Every ML project eventually runs into the same uncomfortable question: is version B actually better than version A? You can squint at loss curves, trust your gut, or cherry-pick examples — but until both models pass through the same scoring system, you're guessing. This post cracks open a real evaluation harness — the kind you'd find in a production ML repo — and unpacks every design decision inside it, one piece at a time.

Mental Model

An evaluation harness is to ML what a unit test runner is to software. Same code path, same inputs, same judge — every time. Without it, every experiment reports its own idiosyncratic numbers and nothing is comparable.

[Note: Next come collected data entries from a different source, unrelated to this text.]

<file path="src/sv/rrs_ram.sv">
`timescale 1ns / 1ps
module rrs_ram #(
  parameter int WIDTH = 32,
  parameter int DEPTH = 64
) (
  input  logic                     clk,
  input  logic                     we,
  input  logic [$clog2(DEPTH)-1:0] waddr,
  input  logic [WIDTH-1:0]         wdata,
  input  logic [$clog2(DEPTH)-1:0] raddr,
  output logic [WIDTH-1:0]         rdata
);

  logic [WIDTH-1:0] mem [DEPTH];

  // Write one word, read one word with registered output
  always_ff @(posedge clk) begin
    if (we) begin
      mem[waddr] <= wdata;
    end
    rdata <= mem[raddr];
  end

endmodule

</file>
<file path="config.mk">
export PLATFORM = sky130hd
export DESIGN_NAME = rrs_ram
export DESIGN_NICKNAME = d
export VERILOG_FILES = /design/src/sv/rrs_ram.sv
export SDC_FILE = /design/constraint.sdc
export NUM_CORES = 2
export LEC_CHECK = 0
export BUFFER_PORTS_ARGS = -buffer_cell sky130_fd_sc_hd__buf_4
export CAP_MARGIN = 0
export CORE_MARGIN = 2
export CORE_UTILIZATION = 60
export CTS_BUF_LIST = sky130_fd_sc_hd__clkbuf_4
export DETAILED_ROUTE_END_ITERATION = 6
export PLACE_DENSITY = 0.79
export SLEW_MARGIN = 20
export SYNTH_ARGS = -nofsm -noshare
export SYNTH_HDL_FRONTEND = slang
export SYNTH_SLANG_ARGS = --single-unit
export TNS_END_PERCENT = 100
</file>
<file path="constraint.sdc">
create_clock -name clk -period 9.5 [get_ports clk]
set_input_delay 1.9 -clock clk [delete_from_list [all_inputs] [get_ports clk]]
set_output_delay 1.9 -clock clk [all_outputs]
set_load 0.02 [all_outputs]
</file>
==> qor.yml <==
required_ns: 7.60
flow.area_growth_from_synthesis_pct: 11.83
synth_top_cell_by_area: "sky130_fd_sc_hd__edfxtp_1"
ys_types: 34
synthMostInstantiatedCell: "sky130_fd_sc_hd__edfxtp_1"
crit_path_max_fanout: 1
ratio_of_cells_with_drive_above_1_in_the_final_layout_pct: 36.35
grt_pass1_vias: 39858
global_route.peak_usage_layer: "met2"
start_util_pct: 60.56
detail_route.iter0.violations: 6241
route.antenna.remaining_nets: 0
placed_instance_area_um2: 81700
fin_nets: 3852
layout_min_cycle_time_ns: 4.149
fp-row-count: 132
finalSetupViolCount: 0
netlist_top_cells_area: "sky130_fd_sc_hd__edfxtp_1, sky130_fd_sc_hd__mux4_2, sky130_fd_sc_hd__mux2i_1, sky130_fd_sc_hd__dfxtp_1, sky130_fd_sc_hd__o22ai_1"
grt_max_degree: 128
cts_tree: "built"
core_um2: 129600
synthCells: 3324
run_status: "completed"
syn_area_per_cell_um2: 23.62
leakage_power_of_the_design_nw: 27.89
setup_repair_after_global_routing_missed_its_margin: "no"
synth_top_area_share_pct: 78.33
die_height_um: 365.7
cp_slowest_cell: "sky130_fd_sc_hd__dfxtp_1"
p_comb_share_pct: 5.0
regToRegEndpoint: "rdata[18]"
worst_ep_arrival_time_ns: 2.25
grt_overflow: 0
criticalPathCategory: "flop to primary output"
globalRouteMet1Util_pct: 40.25
cell_internal_pwr_mw: 14.02
wl_cell_um: 32.19
finalSetupTns_ns: 0
holdPathStages: 4
global_route.usage.met3_pct: 6.399
clock_insertion_delay_worst_skew_ns: 1.36
ys_async_sr_fraction_pct: 0
hold_path_end: "rdata[4]"
post_synth_most_frequent_cells: "sky130_fd_sc_hd__edfxtp_1, sky130_fd_sc_hd__mux4_2, sky130_fd_sc_hd__nor2_1, sky130_fd_sc_hd__mux2i_1, sky130_fd_sc_hd__o22ai_1"
boundaryPins: 78
floorplan.die_area_um2: 133800
seq_power_share_pct: 56.7
cts_resized: 0
synth.yosys.warnings: 0
layout_setup_ws_ns: 5.351
maxSlewViolCount: 0
r2r_slack_ns: 7.20
path_buf_inv: 1
start_kind: "flop"
timing.critical_path.slowest_cell_delay_ns: 0.66
placement.setup.worst_slack_ns: 4.024
achievable-frequency_mhz: 241.0
cts_clock_pin_slew_for_the_worst_setup_and_hold_paths_ns: 0.07
synthesis.area_um2: 78520
io_buffer_count: 77
timing.max_slew.rel_slack_pct: 29.12
worst_tran_pin_value_ns: 1.063
htree_levels: 5
timing.final.crit_share_pct: 43.68
grt_util_met2_pct: 45.04
hp-start: "mem[12][4]"
post_drt_via_cell_ratio: 6.623
wl_mm: 191.1
mappedNetlistNets: 3370
drc_violations: 0
crit_chain: "buf_4"
post_synthesis_sequential_area_ratio_pct: 79.14
cts.hold.buffers_added: 0
grtUsageTotal_pct: 28.88
vdd.ir_drop.worst_uv: 173.9
clock_tree.root_cell: "sky130_fd_sc_hd__clkbuf_4"
synth.ff_latch_count: 2080
hold_class: "flop to flop"
power.net_switching_mw: 3.974
netSwitchingFraction_pct: 22.08
final_hold_viol_count: 0
cts_buffers: 492
cts.path.max_buffers: 4
die_x_um: 365.7
clock_power_share_pct: 38.3
design_area_um2: 87800
numClockSinks: 2080
global_route_wire_length_before_repair_mm: 274.7
fin_worst_skew_ns: 0.08617
timing.reg2reg.worst_path_depth: 4
max_cap_viol_count: 0
cts_post_setup_buffers_inserted: 0
post-dp-hpwl_mm: 101.8
postSynth.topFlopCell: "sky130_fd_sc_hd__edfxtp_1"
detailroute.via_count: 39333
number_of_detailed_routing_iterations_run_before_antenna_repair: 6
crit_family: "flip-flops"
worst_setup_path_end_kind: "primary output"
synth_enable_flop_cells: 2048
grt_antenna_before_repair: 12
globalplace.congestion: 0.8173
rr_startpoint: "mem[15][18]"
power_density_nw_per_um2: 205.0
## layer usage
layer	vias up	wire [um]
met5	-	10
met4	2	7215
met3	417	24700
met2	3088	92980
met1	20229	66230
li1	15597	-
## worst max-delay path by stage
| stage | startpoint | end | slack, ns | depth (start not counted) |
|---|---|---|---|---|
| after floorplan | waddr[3] | mem[48][0] | 4.44 | 4 |
| after global placement | raddr[0] | rdata[6] | 4.11 | 6 |
| after detailed placement | raddr[0] | rdata[11] | 4.02 | 7 |
| after CTS | rdata[11] | rdata[11] | 5.20 | 1 |
| after global routing | rdata[11] | rdata[11] | 5.26 | 1 |
| final | rdata[11] | rdata[11] | 5.35 | 1 |
## layout by cell type, fill, tap and decap left out, types with 16 or more instances in the layout
master,netlist,final
sky130_fd_sc_hd__clkinv_1,0,133
sky130_fd_sc_hd__o22ai_1,84,84
sky130_fd_sc_hd__mux4_2,544,544
sky130_fd_sc_hd__buf_4,25,158
sky130_fd_sc_hd__nor2_4,0,62
sky130_fd_sc_hd__dfxtp_1,32,32
sky130_fd_sc_hd__edfxtp_1,2048,2048
sky130_fd_sc_hd__nand2_1,26,26
sky130_fd_sc_hd__clkbuf_4,0,709
sky130_fd_sc_hd__diode_2,0,16
sky130_fd_sc_hd__a21oi_1,62,62
sky130_fd_sc_hd__o221ai_1,27,27
sky130_fd_sc_hd__mux2i_1,93,93
sky130_fd_sc_hd__nor2_1,137,74
## registers in the layout, indices dropped and copies added (netlist names)
name and count:
mem 2048, rdata 32
## logic make-up after synthesis
| kind of cell | after synthesis | synth area share, % |
|---|---|---|
| multiplexers | 637 | 16.79 |
| flip-flops | 2080 | 79.14 |
| AO/OA/AOI/OAI | 202 | 1.673 |
| AND/OR/NAND/NOR | 223 | 1.265 |
| buffers and inverters | 182 | 1.128 |
## power groups by stage
stage	clock network, mW	registers (mW)	logic [mW]
after floorplan	0	10.4	0.494
after global placement	0	10.4	0.881
after detailed placement	0	10.4	0.903
after CTS	6.99	10.2	0.905
after global routing	7.45	10.2	0.949
final	6.89	10.2	0.905
## area by class of cell
cell class,instances,area [um^2]
clock inverters,160,737.0
fillers,7710,41850
repair buffers,170,1411
well taps,1742,2180
multi-input cells,1062,15970
clock buffers,709,5323
flip-flops and latches,2080,62140
diodes,16,40.04
## stage by stage
step                      cells  util, %  hold WS [ns]  total power [mW]
after floorplan            3324        -        0.6632             10.89
after CTS                  5923    67.69        0.7697             18.10
after global routing       5935    67.71        0.7983             18.60
after detailed placement   5054    63.02        0.7527             11.31
after global placement     5054    63.02        0.7269             11.28
final                      5939    67.72        0.7646             18.00
No activity file was read; power rests on OpenSTA's default activity.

The harness is a single Python module with two dataclasses (the report cards), three functions (score, time, format), and a small percentile helper. That's it. The whole point of a harness is to be small, stable, and boring — you don't want surprises in your ruler.

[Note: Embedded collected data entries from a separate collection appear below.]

**config.mk**
```make
export PLATFORM = sky130hd
export DESIGN_NAME = rrs_front
export DESIGN_NICKNAME = d
export VERILOG_FILES = /design/src/sv/rrs_pkg.sv /design/src/sv/rrs_front.sv
export SDC_FILE = /design/constraint.sdc
export NUM_CORES = 1
export LEC_CHECK = 0
export BUFFER_PORTS_ARGS = -buffer_cell sky130_fd_sc_hd__buf_2
export CORE_MARGIN = 2
export CORE_UTILIZATION = 23
export CTS_CLUSTER_SIZE = 8
export DETAILED_ROUTE_END_ITERATION = 10
export GPL_ROUTABILITY_DRIVEN = 0
export PLACE_DENSITY_LB_ADDON = 0.1
export SYNTH_ARGS = -nofsm -noshare
export SYNTH_HDL_FRONTEND = slang
export SYNTH_SLANG_ARGS = --single-unit
```
**constraint.sdc**
```tcl
create_clock -name clk -period 3.5 [get_ports clk]
set_clock_uncertainty 0.15 [all_clocks]
set_input_delay 0.7 -clock clk [delete_from_list [all_inputs] [get_ports clk]]
set_output_delay 0.7 -clock clk [all_outputs]
set_load 0.1 [all_outputs]
```
**src/sv/rrs_pkg.sv**
```systemverilog
`timescale 1ns / 1ps
package rrs_pkg;

  // Field widths fixed by the interface
  localparam int DATA_W  = 32;
  localparam int DIM_W   = 7;
  localparam int DECAY_W = 17;
  localparam int APB_AW  = 3;
  localparam int APB_DW  = 32;

  // Depths of the command and result queues
  localparam int CMD_DEPTH = 2;
  localparam int RES_DEPTH = 4;

  // Decay of 1.0 in unsigned Q1.16
  localparam logic [DECAY_W-1:0] DECAY_ONE = 17'h10000;

  // Result status codes
  localparam logic STATUS_OK      = 1'b0;
  localparam logic STATUS_LEN_ERR = 1'b1;

  // Register select, taken from the word address
  typedef enum logic {
    REG_DECAY = 1'b0,
    REG_DIM   = 1'b1
  } reg_sel_t;

  // Command from the front end to the back end
  typedef enum logic {
    CMD_RUN   = 1'b0,
    CMD_ERROR = 1'b1
  } cmd_t;

  // Back end status seen by the front end
  typedef struct packed {
    logic clearing;
    logic done;
  } back_stat_t;

  // One result transaction
  typedef struct packed {
    logic [DATA_W-1:0] elem;
    logic              status;
    logic              last;
  } result_t;

endpackage

```
**src/sv/rrs_front.sv**
```systemverilog
`timescale 1ns / 1ps
module rrs_front import rrs_pkg::*; #(
  parameter int MAX_DIM = 64
) (
  input  logic                       clk,
  input  logic                       rst,
  input  logic                       push,
  output logic                       full,
  input  logic                       in_last,
  input  logic [DIM_W-1:0]           active_dim,
  output logic                       buf_we,
  output logic [$clog2(MAX_DIM)-1:0] buf_addr,
  output logic                       cmd_push,
  output cmd_t                       cmd_data,
  input  logic                       cmd_full,
  input  back_stat_t                 back_stat
);

  localparam int AW = $clog2(MAX_DIM);
  localparam int CW = $clog2(MAX_DIM + 2);

  logic [CW-1:0] load_count;
  logic [CW-1:0] count_inc;
  logic          locked;
  logic          accept;
  logic          len_ok;

  // Buffers stay locked while the back end reads them
  assign full   = locked || cmd_full || back_stat.clearing;
  assign accept = push && !full;

  // Count saturates one past the largest dimension
  assign count_inc = (load_count <= CW'(MAX_DIM)) ? load_count + 1'b1 : load_count;
  assign len_ok    = (active_dim == DIM_W'(count_inc)) &&
                     (active_dim <= DIM_W'(MAX_DIM));

  // Store elements that fit, drop the rest
  assign buf_we   = accept && (load_count < CW'(MAX_DIM));
  assign buf_addr = load_count[AW-1:0];

  // Classify the burst on its closing transaction
  assign cmd_push = accept && in_last;
  assign cmd_data = len_ok ? CMD_RUN : CMD_ERROR;

  always_ff @(posedge clk) begin
    if (rst) begin
      load_count <= '0;
      locked     <= 1'b0;
    end else begin
      if (accept) begin
        load_count <= in_last ? '0 : count_inc;
      end
      if (cmd_push && len_ok) begin
        locked <= 1'b1;
      end else if (back_stat.done) begin
        locked <= 1'b0;
      end
    end
  end

endmodule

```
==> metrics.txt <==
Seq/Total Area, Yosys 0.204; Finished Layout Cells 166; CP Class register to output pin; Fmax achieved 0.297 GHz; Synth Flop Type dfxtp_1; worst-path maximum fanout 7; port buffer count 23; drt wl/cell 13.0 um; Hold Fails Final Rpt 0; row count 21; pre-CTS setup slack 0.277 ns; vias in the first global route 717; largest net degree at the start of global routing 15; filler cell count 387; Syn Area/Cell 7.56 um2; layout cells sized above 1 0.300; I/O pin count 24; Leak Pwr 0.383 nW; Area Overhead vs Synth 18.5%; number of max-cap violations 0; synth unique cells 37; Die H 62.5 um; Sink Count 8; via/cell ratio 4.86; mux share of post-synthesis cell area 0.0382; VDD IR max 0.105 mV; core area 0.00331 mm2; synthesis warning total 0; Starting Density 0.237; most frequent cells in the layout buf_2 (22), a21oi_1 (10), nor3_1 (9); Hold WS 0.404 ns; initial antenna violation count 0; pwr dens 229 mW/mm2; arrival time of the worst setup path 2.51 ns; worst-case clock buffer depth 2; final worst path period share 0.961; total negative slack 0 ns; drt total wl 2.16 mm; Synth Area in XOR/XNOR 0.0780; Synth Area in Simple Gates 0.306; Clock Tree Root clkbuf_4; 1st-iter DRT viols 38; CTS tree done; Final setup viols 0; max layer used met4; RSZ-0062 raised after global routing false; Nets 138; wl on met1 1.03 mm; Vias 807; Rel. slew slack 0.677; Post-synth EDFFs 0; grt total ovfl 0; Final HPWL DP 1.71 mm; GRT Resource Usage Total 0.112; complex-gate fraction of the synthesized area 0.201; overall power 214 uW; Hold Path Class register to register; setup ws final 0.136 ns; DR WL met3 123 um; critical path startpoint category register; number of remaining DRC errors 0; placed insts 163; H-Tree Depth 1; Reg clk slew, reported paths 0.06 ns; top post-synthesis cells by area dfxtp_1 (20%), a21oi_1 (6.4%), nor3_1 (5.7%); register area 161 um2; worst-margin pin slew 0.487 ns; Synth Cell Area 786 um2; DIE AREA 0.00390 mm2; share of the synthesized area in the top cell type 0.204; post-route ant nets 0; fraction of the mapped netlist area in adder cells 0.0318; diode count 0; Required @ worst endpoint 2.65 ns; asr flop ratio synth 0; most common cell after layout, fill and taps aside buf_2; largest family of logic cells by synthesized area simple AND/OR/NAND/NOR gates; Die X 62.5 um; Setup crit end kind output pin; Final Slew Violations 0; Post-Syn Nets 120; first-pass GRT wire length 3.39 mm; Gate Count Post-Synth 104; number of buffers created by CTS 3; Synth area leader dfxtp_1; Synth Register Bits 8; status completed; DR WL met2 939 um; worst-skew pair later-pin latency 0.25 ns; Multi-input gate area 519 um2; DRT Pass-1 Iters 4; Min Clock Period, post-route 3.36 ns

The file opens with two @dataclass definitions. They're lightweight containers — structs with benefits. Instead of returning a confusing tuple like (0.89, 0.87, 0.92, 234.1) where you have to remember which number is which, the function returns an object with named fields.

eval.py
python
@dataclass
class ClassificationMetrics:
    accuracy: float
    macro_f1: float
    per_class_f1: dict[int, float] = field(default_factory=dict)
    oos_recall: float | None = None
    oos_precision: float | None = None
    n_examples: int = 0

@dataclass
class LatencyStats:
    p50_ms: float
    p95_ms: float
    p99_ms: float
    mean_ms: float
    n_iters: int

Notice the separation of concerns: ClassificationMetrics is about quality (did the model get it right?), LatencyStats is about speed (how long did it take?). They're orthogonal — a slow-but-accurate model is useful for some contexts, a fast-but-mediocre one for others. Keeping them separate lets each be evolved independently.

Why the as_row() method?

`ClassificationMetrics.as_row()` flattens the dataclass into a rounded dict. Tiny function, big win — CSV export, results tables, and dashboards all consume the same shape. One source of truth for reporting.

This function takes two equal-length lists — y_true (the correct labels) and y_pred (what the model guessed) — and returns four kinds of numbers. Let's unpack each one.

Accuracy is the fraction of predictions that are correct. 89 right out of 100 = 0.89. Simple. Intuitive. Often misleading.

Accuracy lies under class imbalance

If 95% of your data is 'not spam', a model that predicts 'not spam' for everything gets 95% accuracy while being completely useless. Real-world data is almost always imbalanced. Trust accuracy only when your classes are roughly equal in size.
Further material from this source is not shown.